- EXERCISE INPUTS -
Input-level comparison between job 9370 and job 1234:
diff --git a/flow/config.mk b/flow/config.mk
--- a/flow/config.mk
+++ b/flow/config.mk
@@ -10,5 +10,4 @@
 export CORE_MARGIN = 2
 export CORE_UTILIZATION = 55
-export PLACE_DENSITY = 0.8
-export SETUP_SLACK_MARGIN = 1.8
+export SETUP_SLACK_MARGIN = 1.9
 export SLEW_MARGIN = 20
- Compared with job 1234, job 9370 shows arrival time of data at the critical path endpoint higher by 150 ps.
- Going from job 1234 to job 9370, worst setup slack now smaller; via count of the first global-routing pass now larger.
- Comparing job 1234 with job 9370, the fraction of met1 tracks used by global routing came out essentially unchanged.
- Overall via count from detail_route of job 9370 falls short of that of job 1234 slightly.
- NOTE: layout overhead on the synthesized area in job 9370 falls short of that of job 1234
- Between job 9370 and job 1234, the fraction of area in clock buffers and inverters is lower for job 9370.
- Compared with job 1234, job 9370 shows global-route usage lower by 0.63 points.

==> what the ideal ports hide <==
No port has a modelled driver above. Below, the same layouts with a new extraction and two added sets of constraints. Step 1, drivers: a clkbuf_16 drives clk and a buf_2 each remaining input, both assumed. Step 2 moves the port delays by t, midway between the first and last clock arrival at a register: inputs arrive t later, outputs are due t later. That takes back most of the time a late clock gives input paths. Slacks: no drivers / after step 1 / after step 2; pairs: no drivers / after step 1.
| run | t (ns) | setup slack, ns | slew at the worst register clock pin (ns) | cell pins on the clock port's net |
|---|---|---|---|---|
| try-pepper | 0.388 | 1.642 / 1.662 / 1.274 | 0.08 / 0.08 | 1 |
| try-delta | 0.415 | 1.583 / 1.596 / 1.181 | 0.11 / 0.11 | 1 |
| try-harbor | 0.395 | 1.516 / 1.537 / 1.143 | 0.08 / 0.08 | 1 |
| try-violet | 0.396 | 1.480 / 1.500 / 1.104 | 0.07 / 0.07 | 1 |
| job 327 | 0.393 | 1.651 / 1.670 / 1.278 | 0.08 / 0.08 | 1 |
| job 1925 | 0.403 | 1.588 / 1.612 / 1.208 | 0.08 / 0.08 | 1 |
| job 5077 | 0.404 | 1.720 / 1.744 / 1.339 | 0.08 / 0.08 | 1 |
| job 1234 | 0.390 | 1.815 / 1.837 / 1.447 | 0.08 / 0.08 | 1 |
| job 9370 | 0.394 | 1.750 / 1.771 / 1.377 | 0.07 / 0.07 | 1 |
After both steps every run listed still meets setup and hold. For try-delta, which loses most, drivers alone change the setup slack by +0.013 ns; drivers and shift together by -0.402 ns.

- EXERCISE OBJECTIVE -
Return each line of the records above exactly as it reads.

- COMPLETED TASK -
Input-level comparison between job 9370 and job 1234:
diff --git a/flow/config.mk b/flow/config.mk
--- a/flow/config.mk
+++ b/flow/config.mk
@@ -10,5 +10,4 @@
 export CORE_MARGIN = 2
 export CORE_UTILIZATION = 55
-export PLACE_DENSITY = 0.8
-export SETUP_SLACK_MARGIN = 1.8
+export SETUP_SLACK_MARGIN = 1.9
 export SLEW_MARGIN = 20
- Compared with job 1234, job 9370 shows arrival time of data at the critical path endpoint higher by 150 ps.
- Going from job 1234 to job 9370, worst setup slack now smaller; via count of the first global-routing pass now larger.
- Comparing job 1234 with job 9370, the fraction of met1 tracks used by global routing came out essentially unchanged.
- Overall via count from detail_route of job 9370 falls short of that of job 1234 slightly.
- NOTE: layout overhead on the synthesized area in job 9370 falls short of that of job 1234
- Between job 9370 and job 1234, the fraction of area in clock buffers and inverters is lower for job 9370.
- Compared with job 1234, job 9370 shows global-route usage lower by 0.63 points.

==> what the ideal ports hide <==
No port has a modelled driver above. Below, the same layouts with a new extraction and two added sets of constraints. Step 1, drivers: a clkbuf_16 drives clk and a buf_2 each remaining input, both assumed. Step 2 moves the port delays by t, midway between the first and last clock arrival at a register: inputs arrive t later, outputs are due t later. That takes back most of the time a late clock gives input paths. Slacks: no drivers / after step 1 / after step 2; pairs: no drivers / after step 1.
| run | t (ns) | setup slack, ns | slew at the worst register clock pin (ns) | cell pins on the clock port's net |
|---|---|---|---|---|
| try-pepper | 0.388 | 1.642 / 1.662 / 1.274 | 0.08 / 0.08 | 1 |
| try-delta | 0.415 | 1.583 / 1.596 / 1.181 | 0.11 / 0.11 | 1 |
| try-harbor | 0.395 | 1.516 / 1.537 / 1.143 | 0.08 / 0.08 | 1 |
| try-violet | 0.396 | 1.480 / 1.500 / 1.104 | 0.07 / 0.07 | 1 |
| job 327 | 0.393 | 1.651 / 1.670 / 1.278 | 0.08 / 0.08 | 1 |
| job 1925 | 0.403 | 1.588 / 1.612 / 1.208 | 0.08 / 0.08 | 1 |
| job 5077 | 0.404 | 1.720 / 1.744 / 1.339 | 0.08 / 0.08 | 1 |
| job 1234 | 0.390 | 1.815 / 1.837 / 1.447 | 0.08 / 0.08 | 1 |
| job 9370 | 0.394 | 1.750 / 1.771 / 1.377 | 0.07 / 0.07 | 1 |
After both steps every run listed still meets setup and hold. For try-delta, which loses most, drivers alone change the setup slack by +0.013 ns; drivers and shift together by -0.402 ns.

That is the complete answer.